Morelos mantiene su título como el destino predilecto para el turismo de romance en México. Con una infraestructura que alberga más de cinco mil bodas al año, este segmento es uno de los pilares económicos más robustos para la entidad, generando una derrama económica superior a los mil 300 millones de pesos anuales.
Ante este panorama, la Secretaría de Turismo de Morelos realizó un foro con los integrantes de la cadena de valor, desde planeadores de bodas hasta dueños de recintos, para alinear esfuerzos bajo el nuevo Plan Maestro de Desarrollo Turístico.
Morelos: El jardín de México para el mundo
El secretario de Turismo, Daniel Altafi Valladares, informó que la entidad recibe anualmente a más de un millón de personas atraídas exclusivamente por eventos de romance. Esta afluencia no solo beneficia a los salones de eventos, sino que activa a toda una cadena profesional que incluye hoteles, banquetes, floristas, fotógrafos y transporte.
“Tenemos que unificarnos y definir cómo queremos vender mejor a Morelos. Es una industria sólida, con una cadena de valor profesional y con gran capacidad de crecimiento”, expresó el funcionario.
Ventajas competitivas y nuevos mercados
Uno de los puntos discutidos en el foro fue la cercanía con la Ciudad de México, lo cual representa una ventaja logística inigualable.

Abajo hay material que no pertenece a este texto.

This is an optimization exercise on Yosys and OpenROAD, whose aim is small area and a short achievable clock period, not a production implementation.
RTL that was checked went through simulation tests only; none was proved equivalent to the original.
The RTL of runs 4 and 5 was laid out without a check of its function.
No activity file was given, so power comes from the tool's default toggle rates.

--- flow/flow/run.sh ---
#!/bin/bash
set -euo pipefail
bash standard.sh 'BUFFER_PORTS_ARGS=-buffer_cell sky130_fd_sc_hd__buf_1' finish > standard_flow.log 2>&1
--- flow/standard.sh ---
#!/bin/bash
# synth_recipe.tcl (not shown) runs the flow's synth.tcl, then flattens the netlist and writes it again
# the make line also repeats each setting of config.mk as NAME=value (left out here)
make -C /OpenROAD-flow-scripts/flow DESIGN_CONFIG=/design/flow/config.mk WORK_HOME=/design/flow/orfs CLKGATE_MAP_FILE= SYNTH_SCRIPT=/design/flow/synth_recipe.tcl "${@:-finish}"
--- flow/config.mk ---
export PLATFORM = sky130hd
export DESIGN_NAME = chipInterface
export DESIGN_NICKNAME = chipInterface
export VERILOG_FILES = /design/flow/design.v
export SDC_FILE = /design/flow/constraint.sdc
export NUM_CORES = 4
export LEC_CHECK = 0
export ABC_AREA = 1
export CAP_MARGIN = 20
export CORE_MARGIN = 2
export CORE_UTILIZATION = 40
export CTS_BUF_LIST = sky130_fd_sc_hd__clkbuf_8
export SLEW_MARGIN = 20
--- flow/constraint.sdc ---
create_clock -name core_clock -period 20.0 [get_ports {CLOCK_50}]
set_input_delay 4.0000 -clock core_clock [delete_from_list [all_inputs] [get_ports {CLOCK_50}]]
set_output_delay 4.0000 -clock core_clock [all_outputs]
set_load 0.01 [all_outputs]
--- flow/design.v ---
`default_nettype none
module GradeZood(
	input logic GradeZoodNow, CLOCK_50, reset,
	input logic [2:0] master0, master1, master2, master3,
	input logic [2:0] guess0, guess1, guess2, guess3,
	input logic [3:0] seenOutZnarly,
	output logic [3:0] seenOutZood,
	output logic zoodDone
	);
	logic [3:0] seenOutZoodReg, zoodFinal;
	logic [2:0] guessAtIndex;
	logic [1:0] index;
	logic indexDone, gradeZoodIndexNow, changeSOZ, resetSeenOutZoodReg;
	GradeZoodIndex idg(.*);
	localparam logic [2:0] waiting = 3'd0, changeZ = 3'd5, done = 3'd6, check0 = 3'd1, check1 = 3'd2, check2 = 3'd3, check3 = 3'd4;
	logic [2:0] currentState, nextState;
	always_comb
		case (currentState)
			waiting: nextState = (~GradeZoodNow) ? waiting : (seenOutZnarly[0] == 0) ? check0 : (seenOutZnarly[1] == 0) ? check1 : (seenOutZnarly[2] == 0) ? check2 : (seenOutZnarly[3] == 0) ? check3 : changeZ;
			check0: nextState = (~indexDone) ? check0 : (seenOutZnarly[1] == 0) ? check1 : (seenOutZnarly[2] == 0) ? check2 : (seenOutZnarly[3] == 0) ? check3 : changeZ;
			check1: nextState = (~indexDone) ? check1 : (seenOutZnarly[2] == 0) ? check2 : (seenOutZnarly[3] == 0) ? check3 : changeZ;
			check2: nextState = (~indexDone) ? check2 : (seenOutZnarly[3] == 0) ? check3 : changeZ;
			check3: nextState = (~indexDone) ? check3 : changeZ;
			changeZ: nextState = done;
			done: nextState = waiting;
			default: nextState = waiting;
		endcase
	always_comb begin
		changeSOZ = 0;
		index = 0;
		zoodDone = 0;
		gradeZoodIndexNow = 1;
		guessAtIndex = 0;
		resetSeenOutZoodReg = 0;
		case (currentState)
			waiting: begin
				resetSeenOutZoodReg = 1;
				gradeZoodIndexNow = 0;
			end
			check0: begin index = 0; guessAtIndex = guess0; end
			check1: begin index = 1; guessAtIndex = guess1; end
			check2: begin index = 2; guessAtIndex = guess2; end
			check3: begin index = 3; guessAtIndex = guess3; end
			changeZ: begin changeSOZ = 1; gradeZoodIndexNow = 0; end
			done: begin zoodDone = 1; gradeZoodIndexNow = 0; end
			default: ;
		endcase
	end
	always_ff @(posedge CLOCK_50, posedge reset)
		if (reset) begin
			currentState <= waiting;
			seenOutZood <= 0;
			zoodFinal <= 0;
		end
		else begin
			if (changeSOZ)
				seenOutZood <= zoodFinal;
			currentState <= nextState;
			zoodFinal <= seenOutZoodReg;
		end
endmodule
module GradeZoodIndex(
	input logic gradeZoodIndexNow, CLOCK_50, reset, resetSeenOutZoodReg,
	input logic [2:0] guessAtIndex,
	input logic [2:0] master0, master1, master2, master3,
	input logic [1:0] index,
	input logic [3:0] zoodFinal, seenOutZnarly,
	output logic [3:0] seenOutZoodReg,
	output logic indexDone
	);
	logic seenMatch, seenMatchReg;
	logic resetZGT, timeToLoad;
	logic [1:0] updateIndex;
	localparam logic [2:0] waiting = 3'd0, done = 3'd5, check0 = 3'd1, check1 = 3'd2, check2 = 3'd3, check3 = 3'd4;
	logic [2:0] currentState, nextState;
	always_comb
		case (currentState)
			waiting: nextState = (~gradeZoodIndexNow) ? waiting : (index == 0 | zoodFinal[0]) ? check1 : check0;
			check0: nextState = (index == 1 | zoodFinal[1]) ? check2 : check1;
			check1: nextState = (index == 2 | zoodFinal[2]) ? check3 : check2;
			check2: nextState = (index == 3 | zoodFinal[3]) ? done : check3;
			check3: nextState = done;
			done: nextState = waiting;
			default: nextState = waiting;
		endcase
	always_comb begin
		seenMatch = 0;
		indexDone = 0;
		resetZGT = 0;
		updateIndex = 0;
		timeToLoad = 1;
		case (currentState)
			waiting: begin resetZGT = 1; timeToLoad = 0; end
			check0: begin
				seenMatch = (~seenMatchReg & (guessAtIndex == master0) & ~seenOutZnarly[0]) | seenOutZoodReg[0];
				updateIndex = 0;
			end
			check1: begin
				seenMatch = (~seenMatchReg & (guessAtIndex == master1) & ~seenOutZnarly[1]) | seenOutZoodReg[1];
				updateIndex = 1;
			end
			check2: begin
				seenMatch = (~seenMatchReg & (guessAtIndex == master2) & ~seenOutZnarly[2]) | seenOutZoodReg[2];
				updateIndex = 2;
			end
			check3: begin
				seenMatch = (~seenMatchReg & (guessAtIndex == master3) & ~seenOutZnarly[3]) | seenOutZoodReg[3];
				updateIndex = 3;
			end
			done: begin indexDone = 1; timeToLoad = 0; end
			default: ;
		endcase
	end
	always_ff @(posedge CLOCK_50, posedge reset)
		if (reset) begin
			currentState <= waiting;
			seenMatchReg <= 0;
			seenOutZoodReg <= 0;
		end
		else begin
			currentState <= nextState;
			if (resetZGT)
				seenMatchReg <= 0;
			else if (seenMatchReg == 0)
				seenMatchReg <= seenMatch;
			for (int k = 0; k < 4; k++)
				if (timeToLoad && updateIndex == k)
					seenOutZoodReg[k] <= seenMatch;
				else if (resetSeenOutZoodReg)
					seenOutZoodReg[k] <= 1'b0;
		end
endmodule
`default_nettype none
module chipInterface(
	input logic [17:0] SW,
	input logic [3:1] KEY,
	input logic KEY0,
	input logic CLOCK_50,
	output logic [6:0] HEX0, HEX1, HEX2, HEX3, HEX4, HEX5, HEX6, HEX7,
	output logic [7:0] LEDG,
	output logic [7:0] VGA_R, VGA_G, VGA_B,
	output logic VGA_BLANK_N, VGA_SYNC_N,
	output logic VGA_VS, VGA_HS
);
	logic clk, reset;
	assign clk = CLOCK_50;
	assign reset = ~KEY0;
	function automatic logic [6:0] bcd7(input logic [3:0] bcd);
		logic w, x, y, z;
		{w, x, y, z} = bcd;
		bcd7[6] = ~w&~x&~y | ~w&x&y&z;
		bcd7[5] = w&x | y&z | w&y | ~x&y | ~w&~x&z;
		bcd7[4] = z | w&y | x&~y;
		bcd7[3] = z&w | w&y | x&y&z | x&~y&~z | ~y&z&~x;
		bcd7[2] = w&x | w&y | ~x&y&~z;
		bcd7[1] = w&x | w&y | x&~y&z | x&y&~z;
		bcd7[0] = w&x | w&y | x&~y&~z | ~w&~x&~y&z;
	endfunction
	function automatic logic [2:0] popc(input logic [3:0] v);
		popc = {2'b0, v[0]} + {2'b0, v[1]} + {2'b0, v[2]} + {2'b0, v[3]};
	endfunction
	logic c1, c2, goNow;
	logic s1, s2, startGameNow;
	logic k1, k2, LSN, GradeItNow;
	logic gamePlaying, resetMaster, GameWon, GameOver, GameWonOut, ready, masterLoaded;
	always_ff @(posedge clk, posedge reset)
		if (reset) begin
			c1 <= 0; c2 <= 0; goNow <= 0;
			s1 <= 0; s2 <= 0; startGameNow <= 0;
			k1 <= 0; k2 <= 0; LSN <= 0; GradeItNow <= 0;
		end
		else begin
			c1 <= ~KEY[1]; c2 <= c1; goNow <= c1 & ~c2;
			s1 <= ~KEY[2]; s2 <= s1; startGameNow <= s1 & ~s2 & ready;
			k1 <= ~KEY[3]; k2 <= k1; LSN <= k1 & ~k2;
			GradeItNow <= k1 & ~k2 & gamePlaying;
		end
	always_ff @(posedge clk, posedge reset)
		if (reset) begin
			gamePlaying <= 0;
			resetMaster <= 0;
			GameWon <= 0;
		end
		else begin
			gamePlaying <= (~gamePlaying & ~resetMaster & startGameNow) | (gamePlaying & ~GameOver);
			resetMaster <= gamePlaying & GameOver;
			GameWon <= (~gamePlaying & ~resetMaster & GameWon) | (resetMaster & GameWonOut);
		end
	logic [2:0] cs, csNext;
	logic [2:0] NumGames;
	logic drop;
	assign drop = cs[2];
	always_comb begin
		csNext = {1'b0, cs[1:0]};
		if (goNow)
			case ({cs[1:0], SW[17:16]})
				4'b00_01: csNext = 3'd1;
				4'b00_10: csNext = 3'd3;
				4'b00_11: csNext = 3'd5;
				4'b01_01: csNext = 3'd2;
				4'b01_10: csNext = 3'd4;
				4'b01_11: csNext = 3'd6;
				4'b10_01: csNext = 3'd3;
				4'b10_10: csNext = 3'd5;
				4'b10_11: csNext = 3'd7;
				4'b11_01: csNext = 3'd4;
				4'b11_10: csNext = 3'd6;
				4'b11_11: csNext = 3'd4;
				default: ;
			endcase
	end
	always_ff @(posedge clk, posedge reset)
		if (reset) begin
			cs <= 0;
			NumGames <= 0;
		end
		else begin
			cs <= csNext;
			if (startGameNow)
				NumGames <= NumGames - 3'd1;
			else if (drop & (NumGames != 3'd7))
				NumGames <= NumGames + 3'd1;
		end
	assign ready = (NumGames != 3'd0) & masterLoaded & ~gamePlaying;
	logic [3:0][2:0] master, masterD;
	assign masterLoaded = (master[0] != 0) & (master[1] != 0) & (master[2] != 0) & (master[3] != 0);
	always_comb
		for (int k = 0; k < 4; k++)
			if (LSN & ~gamePlaying & (SW[4:3] == k) & (master[k] == 0))
				masterD[k] = SW[2:0];
			else if (resetMaster)
				masterD[k] = 3'd0;
			else
				masterD[k] = master[k];
	always_ff @(posedge clk, posedge reset)
		if (reset) master <= 0;
		else master <= masterD;
	logic loadGuessNow, GradeZnarlyNow, GradeZoodNow, IncRoundNumber, zoodDone;
	logic [2:0] gst, gstNext;
	localparam logic [2:0] G_WAIT = 3'd0, G_LOAD = 3'd1, G_ZN = 3'd2, G_ZO = 3'd3, G_DONE = 3'd4;
	always_comb begin
		case (gst)
			G_WAIT: gstNext = GradeItNow ? G_LOAD : G_WAIT;
			G_LOAD: gstNext = G_ZN;
			G_ZN:   gstNext = G_ZO;
			G_ZO:   gstNext = zoodDone ? G_DONE : G_ZO;
			default: gstNext = G_WAIT;
		endcase
		loadGuessNow   = (gst == G_LOAD);
		GradeZnarlyNow = (gst == G_ZN);
		GradeZoodNow   = (gst == G_ZO);
		IncRoundNumber = (gst == G_DONE);
	end
	logic [3:0][2:0] guess;
	logic [3:0] RoundNumber;
	logic [2:0] Znarly;
	logic [3:0] seenOutZnarly, seenOutZood, eq;
	logic [2:0] rsrl;
	always_comb
		for (int k = 0; k < 4; k++)
			eq[k] = (guess[k] == master[k]);
	assign rsrl = gamePlaying ? popc(eq) : 3'd0;
	always_ff @(posedge clk, posedge reset)
		if (reset) begin
			gst <= G_WAIT;
			guess <= 0;
			RoundNumber <= 0;
			Znarly <= 0;
			GameWonOut <= 0;
			seenOutZnarly <= 0;
		end
		else begin
			gst <= gstNext;
			if (loadGuessNow) guess <= SW[11:0];
			else if (resetMaster) guess <= 0;
			if (IncRoundNumber) RoundNumber <= RoundNumber + 4'd1;
			else if (resetMaster) RoundNumber <= 0;
			if (GradeZnarlyNow) begin
				Znarly <= rsrl;
				GameWonOut <= (rsrl == 3'd4);
				seenOutZnarly <= eq;
			end
			else if (~gamePlaying) begin
				Znarly <= 0;
				GameWonOut <= 0;
				seenOutZnarly <= 0;
			end
		end
	assign GameOver = GameWonOut | (RoundNumber == 4'd8);
	GradeZood gz0(
		.GradeZoodNow (GradeZoodNow), .CLOCK_50 (clk), .reset (reset),
		.master0 (master[0]), .master1 (master[1]), .master2 (master[2]), .master3 (master[3]),
		.guess0 (guess[0]), .guess1 (guess[1]), .guess2 (guess[2]), .guess3 (guess[3]),
		.seenOutZnarly (seenOutZnarly), .seenOutZood (seenOutZood), .zoodDone (zoodDone));
	logic [2:0] zoodCount, Zood;
	assign zoodCount = popc(seenOutZood);
	assign Zood = gamePlaying ? zoodCount : 3'd0;
	assign HEX0 = bcd7({1'b0, NumGames});
	assign HEX1 = bcd7(RoundNumber);
	assign HEX2 = bcd7({1'b0, Zood});
	assign HEX3 = bcd7({1'b0, Znarly});
	assign HEX4 = bcd7(4'd0);
	assign HEX5 = bcd7(seenOutZnarly);
	assign HEX6 = bcd7(seenOutZood);
	assign HEX7 = bcd7(4'd0);
	assign LEDG = {5'b0, gamePlaying, GameOver, GameWon};
	mastermindVGA vga(
		.clk (clk), .reset (reset),
		.SW (SW), .gamePlaying (gamePlaying), .clearGame (resetMaster),
		.RoundNumber (RoundNumber), .Znarly (Znarly), .zoodCount (zoodCount),
		.NumGames (NumGames), .masterD (masterD),
		.VGA_R (VGA_R), .VGA_G (VGA_G), .VGA_B (VGA_B),
		.VGA_BLANK_N (VGA_BLANK_N), .VGA_SYNC_N (VGA_SYNC_N),
		.VGA_VS (VGA_VS), .VGA_HS (VGA_HS));
endmodule
module mastermindVGA(
	input logic clk, reset,
	input logic [17:0] SW,
	input logic gamePlaying, clearGame,
	input logic [3:0] RoundNumber,
	input logic [2:0] Znarly, zoodCount,
	input logic [2:0] NumGames,
	input logic [3:0][2:0] masterD,
	output logic [7:0] VGA_R, VGA_G, VGA_B,
	output logic VGA_BLANK_N, VGA_SYNC_N,
	output logic VGA_VS, VGA_HS
	);
	localparam logic [4:0] C_BLACK = 5'b00000, C_RED = 5'b11000, C_BLUE = 5'b00011,
		C_CYAN = 5'b00101, C_GREEN = 5'b00100, C_YELLOW = 5'b11100,
		C_PURPLE = 5'b01011, C_WHITE = 5'b11111;
	function automatic logic [4:0] shapeColor(input logic [2:0] shape,
		input logic top, bottom, left, right);
		shapeColor = C_BLACK;
		case (shape)
			3'd2: if (left | right) shapeColor = C_RED;
			3'd1: if (left | top) shapeColor = C_BLUE;
			3'd3: if (right | top) shapeColor = C_CYAN;
			3'd5: if (right | bottom) shapeColor = C_GREEN;
			3'd6: if (left | bottom) shapeColor = C_YELLOW;
			3'd4: if (bottom | top) shapeColor = C_PURPLE;
			default: ;
		endcase
	endfunction
	function automatic logic [3:0] zzEncode(input logic [2:0] n, z);
		logic [2:0] w;
		w = (z < 3'd4 - n) ? z : 3'd4 - n;
		case (n)
			3'd0: zzEncode = {1'b0, w};
			3'd1: zzEncode = 4'd5 + {1'b0, w};
			3'd2: zzEncode = 4'd9 + {1'b0, w};
			3'd3: zzEncode = 4'd12 + {1'b0, w};
			default: zzEncode = 4'd14;
		endcase
	endfunction
	function automatic logic [7:0] zzDecode(input logic [3:0] c);
		case (c)
			4'd0:  zzDecode = 8'b0000_0000;
			4'd1:  zzDecode = 8'b1000_0000;
			4'd2:  zzDecode = 8'b1100_0000;
			4'd3:  zzDecode = 8'b1110_0000;
			4'd4:  zzDecode = 8'b1111_0000;
			4'd5:  zzDecode = 8'b0000_0001;
			4'd6:  zzDecode = 8'b1000_0001;
			4'd7:  zzDecode = 8'b1100_0001;
			4'd8:  zzDecode = 8'b1110_0001;
			4'd9:  zzDecode = 8'b0000_0011;
			4'd10: zzDecode = 8'b1000_0011;
			4'd11: zzDecode = 8'b1100_0011;
			4'd12: zzDecode = 8'b0000_0111;
			4'd13: zzDecode = 8'b1000_0111;
			default: zzDecode = 8'b0000_1111;
		endcase
	endfunction
	logic       ph;
	logic [3:0] gx, gy;
	logic [5:0] dx, dy;
	logic       lineEnd, rowAdv;
	assign lineEnd = ph & (gx == 4'd12) & (dx == 6'd6);             
	assign rowAdv  = lineEnd | ((gy == 4'd9) & (dy == 6'd42));      
	always_ff @(posedge clk, posedge reset)
		if (reset) begin
			ph <= 1'b1; gx <= 4'd12; dx <= 6'd7;     
			gy <= 4'd9; dy <= 6'd43;                 
		end
		else begin
			ph <= ~ph;
			if (ph) begin
				if ((gx == 4'd15) & (dx == 6'd19)) begin gx <= 4'd0; dx <= 6'd0; end
				else if (dx == 6'd51) begin gx <= gx + 4'd1; dx <= 6'd0; end
				else dx <= dx + 6'd1;
			end
			if (rowAdv) begin
				if ((gy == 4'd10) & (dy == 6'd0)) begin gy <= 4'd0; dy <= 6'd0; end
				else if (dy == 6'd51) begin gy <= gy + 4'd1; dy <= 6'd0; end
				else dy <= dy + 6'd1;
			end
		end
	logic [7:0]       rowValid;
	logic [7:0][15:0] rowData;
	logic [3:0]       zzIn;
	assign zzIn = zzEncode(Znarly, zoodCount);
	always_ff @(posedge clk, posedge reset)
		if (reset) rowValid <= 8'd0;
		else if (clearGame) rowValid <= 8'd0;
		else if (gamePlaying)
			for (int r = 0; r < 8; r++)
				if (RoundNumber == r) rowValid[r] <= 1'b1;
	always_ff @(posedge clk)
		if (gamePlaying)
			for (int r = 0; r < 8; r++)
				if (RoundNumber == r) rowData[r] <= {SW[11:0], zzIn};
	logic [15:0] rowNext;
	logic [2:0]  shapeG, shapeM, numValue;
	logic [7:0]  zzSq;
	logic        zoneX, zoneY;
	logic        segXa, segXr, segXl, segY0, segYup, segYlo, segY3, segY6;
	logic [6:0]  isSeg;
	logic        isNum, inBox, top, bottom, left, right;
	logic [3:0]  boxX, boxY;
	logic [4:0]  zzColor, nmColor, msColor;
	always_comb begin
		if (clearGame) rowNext = 16'd0;
		else if (gamePlaying & (RoundNumber == gy)) rowNext = {SW[11:0], zzIn};
		else if (rowValid[gy[2:0]]) rowNext = rowData[gy[2:0]];
		else rowNext = 16'd0;
	end
	always_comb begin
		case (gx[1:0])
			2'd1: begin shapeG = rowNext[15:13]; shapeM = masterD[3]; end
			2'd2: begin shapeG = rowNext[12:10]; shapeM = masterD[2]; end
			2'd3: begin shapeG = rowNext[9:7];   shapeM = masterD[1]; end
			default: begin shapeG = rowNext[6:4]; shapeM = masterD[0]; end
		endcase
	end
	assign zoneX = (gx <= 4'd5);
	assign zoneY = (gy <= 4'd8);
	assign segXa  = (dx >= 6'd10) & (dx < 6'd32);
	assign segXr  = (dx >= 6'd28) & (dx < 6'd32);
	assign segXl  = (dx >= 6'd10) & (dx < 6'd14);
	assign segY0  = (dy >= 6'd10) & (dy < 6'd14);
	assign segYup = (dy >= 6'd10) & (dy < 6'd21);
	assign segYlo = (dy >= 6'd21) & (dy < 6'd32);
	assign segY3  = (dy >= 6'd28) & (dy < 6'd32);
	assign segY6  = (dy >= 6'd19) & (dy < 6'd23);
	assign isSeg  = {segXa & segY6, segXl & segYup, segXl & segYlo, segXa & segY3,
	                 segXr & segYlo, segXr & segYup, segXa & segY0};
	assign numValue = (gx == 4'd5) ? NumGames : gy[2:0];
	always_comb
		case (numValue)
			3'd0: isNum = |isSeg[5:0];
			3'd1: isNum = |isSeg[2:1];
			3'd2: isNum = isSeg[0] | isSeg[1] | isSeg[6] | isSeg[4] | isSeg[3];
			3'd3: isNum = (|isSeg[3:0]) | isSeg[6];
			3'd4: isNum = (|isSeg[6:5]) | (|isSeg[2:1]);
			3'd5: isNum = (|isSeg[6:5]) | (|isSeg[3:2]) | isSeg[0];
			3'd6: isNum = (|isSeg[6:2]) | isSeg[0];
			default: isNum = |isSeg[2:0];
		endcase
	assign inBox  = (dx < 6'd42) & (dy < 6'd42);
	assign top    = (dy < 6'd15);
	assign bottom = (dy >= 6'd27);
	assign left   = (dx < 6'd15);
	assign right  = (dx >= 6'd27);
	assign boxX = {dx >= 6'd26, dx < 6'd16, dx >= 6'd26, dx < 6'd16};
	assign boxY = {dy >= 6'd26, dy >= 6'd26, dy < 6'd16, dy < 6'd16};
	assign zzSq = zzDecode(rowNext[3:0]);
	always_comb begin
		zzColor = C_BLACK;
		for (int k = 3; k >= 0; k--)
			if (boxX[k] & boxY[k] & inBox)
				zzColor = zzSq[k] ? C_RED : zzSq[k+4] ? C_WHITE : C_BLACK;
	end
	always_comb begin
		nmColor = C_BLACK;
		msColor = C_BLACK;
		if (zoneX & zoneY) begin
			if (gy == 4'd8) begin
				if ((gx == 4'd5) & isNum) nmColor = C_CYAN;
				else if ((gx != 4'd0) & (gx != 4'd5) & inBox)
					msColor = shapeColor(shapeM, top, bottom, left, right);
			end
			else begin
				if (gx == 4'd0) begin
					if (isNum) nmColor = C_WHITE;
				end
				else if (gx == 4'd5) nmColor = zzColor;
				else if (inBox) nmColor = shapeColor(shapeG, top, bottom, left, right);
			end
		end
	end
	logic [4:0] nmReg, msReg, col;
	logic       hsReg, vsReg, blankReg;
	always_ff @(posedge clk, posedge reset)
		if (reset) begin
			nmReg <= 0; msReg <= 0;
			hsReg <= 1'b1; vsReg <= 1'b1; blankReg <= 1'b0;
		end
		else begin
			nmReg <= nmColor;
			msReg <= msColor;
			hsReg <= ~(((gx == 4'd9) & (dx >= 6'd19)) | (gx == 4'd10) | ((gx == 4'd11) & (dx <= 6'd10)));
			vsReg <= ~((gy == 4'd9) & ((dy == 6'd12) | (dy == 6'd13)));
			blankReg <= ((gx == 4'd9) & (dx >= 6'd3)) | (gx == 4'd10) | (gx == 4'd11) |
			            ((gx == 4'd12) & (dx <= 6'd6)) |
			            ((gy == 4'd9) & (dy >= 6'd2) & (dy <= 6'd42));
		end
	assign col = nmReg | (SW[15] ? msReg : 5'd0);
	assign VGA_R = {col[3], col[4], col[4], col[3], col[3], col[4], col[4], col[3]};
	assign VGA_G = {8{col[2]}};
	assign VGA_B = {col[0], col[0], col[1], col[1], col[0], col[0], col[1], col[1]};
	assign VGA_HS = hsReg;
	assign VGA_VS = vsReg;
	assign VGA_BLANK_N = ~blankReg;
	assign VGA_SYNC_N = 1'b0;
endmodule
==> reports/qor.csv, run 1 <==
metric;value;unit
status;finished clean;
end_kind;primary output;
htree_num_levels;2;
worstSkewPairLatency;0.59;ns
worstPathArrival;4.65;ns
yosysTopAreaCell;edfxtp_1;
period_needed;8.65;ns
drt-total-wl;34600;um
tns;0;ns
ys.flop_type;edfxtp_1;
p_per_area;104;mW/mm^2
hpwl;23400;um
initial_utilization;40.5;%
die_h;188;um
ctsResizeCount;0;
grt_util_all_layers;19.4;%
fin_nets;1695;
use_met1;26.7;%
cpMostUsedCell;buf_1;
p_comb_share;29.4;%
crit_chain;buf_1 -> a21o_1 -> buf_1;
layoutNonFillerInstCount;2118;
viasPerCell;5.18;
ys.warnings.count;4;
antenna_cells;0;
antenna_found_initial;0;
setup.worst_path.start_class;input pin;
cts_sinks;247;
postRouteAntennaNets;0;
hold_slack;0.371;ns
busiest_layer;met2;
max_stage_delay;0.27;ns
final_util;44.5;%
grt_use_met2;31.4;%
yosysSeqAreaShare;50.5;%
worstPathMaxFanout;8;
portBuffers;91;
rsz0062_at_grt;false;
drt_iter0_markers;883;
synth.distinct_cells;62;
finClkSkew;0.0366;ns
clk_pin_slew;0.06;ns
grt_pass1_wl;54900;um
cts_hold_buf;0;
switching_share;36.8;%
place_congestion;0.882;
num_rows;67;
syn-cell-area;0.0135;mm^2
dp.cells;2038;
cap_viol_max_count;0;
worst_pin_slew;0.917;ns
dieArea;0.0353;mm^2
peakVddDrop;0.0519;mV
slew_headroom;38.5;%
leakagePower;0.00657;uW
postCtsSetupBuffers;0;
critPathRequiredTime;16.00;ns
max_freq;0.116;GHz
avgRoutedWirePerCell;16.3;um
grt_max_degree;75;
core;0.0334;mm^2
io_pins;115;
grt_pass1_vias;10400;
min_path_type;reg2reg;
cts_inserted_buffers;43;
path_class;in2out;
routed-via-count;11000;
min_period_over_period;43.3;%
p_switching;567;uW
layout_commonest_cell;nand2_1;
avgSynthCellArea;8.70;um^2
final_cell_mix;nand2_1 (235), nor2_1 (224), inv_1 (214);
slowest_stage;a21o_1;
synth_top_area_share;28.4;%
cts_tree;built;
die_w;188;um
synth_edf_count;128;
synth_area_leaders;edfxtp_1 (28%), dfrtp_1 (19%), nand2_1 (6.5%);
first_pass_iters;6;
hold_violations;0;
finalSetupViolCount;0;
drive_gt1_share;8.14;%
clkPwrFrac;27.8;%
drv_slew;0;
use_met3;3.61;%
syn2layout_area_growth;9.88;%
cts_buffer_depth;3;
overflow;0;
synthArstFlopShare;48.2;%
p_seq_share;42.9;%
internal_power;974;uW
route.detailed.drc;0;
cts-root-buf;clkbuf_8;
ys_ff_latch;247;
syn-instance-count;1555;
through the flow:
step	power, uW	setup WS [ns]	cell area [um^2]
final	1540	11.35	14900
after global placement	1110	11.33	14100
after CTS	1550	11.30	14900
after global routing	1640	11.25	14900
after detailed placement	1110	11.31	14100
after floorplan	988	11.60	13600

La conectividad permite que parejas y sus invitados se trasladen fácilmente hacia las haciendas, jardines y espacios especializados que ofrece Morelos.
Para mantener la competitividad frente a otros destinos, el Gobierno de Morelos y el sector privado acordaron trabajar en tres áreas:
- Innovación en promoción: Digitalizar y modernizar la forma en que se comercializan los recintos morelenses en mercados internacionales.
- Capacitación especializada: Elevar los estándares de servicio para garantizar que cada evento cumpla con expectativas de clase mundial.
- Agenda común: Crear un calendario de promoción coordinado que maximize los resultados y la visibilidad del destino en ferias turísticas.
Con este ejercicio participativo, el estado busca no solo mantener el volumen de eventos actuales, sino atraer bodas de mayor alcance y derrama económica.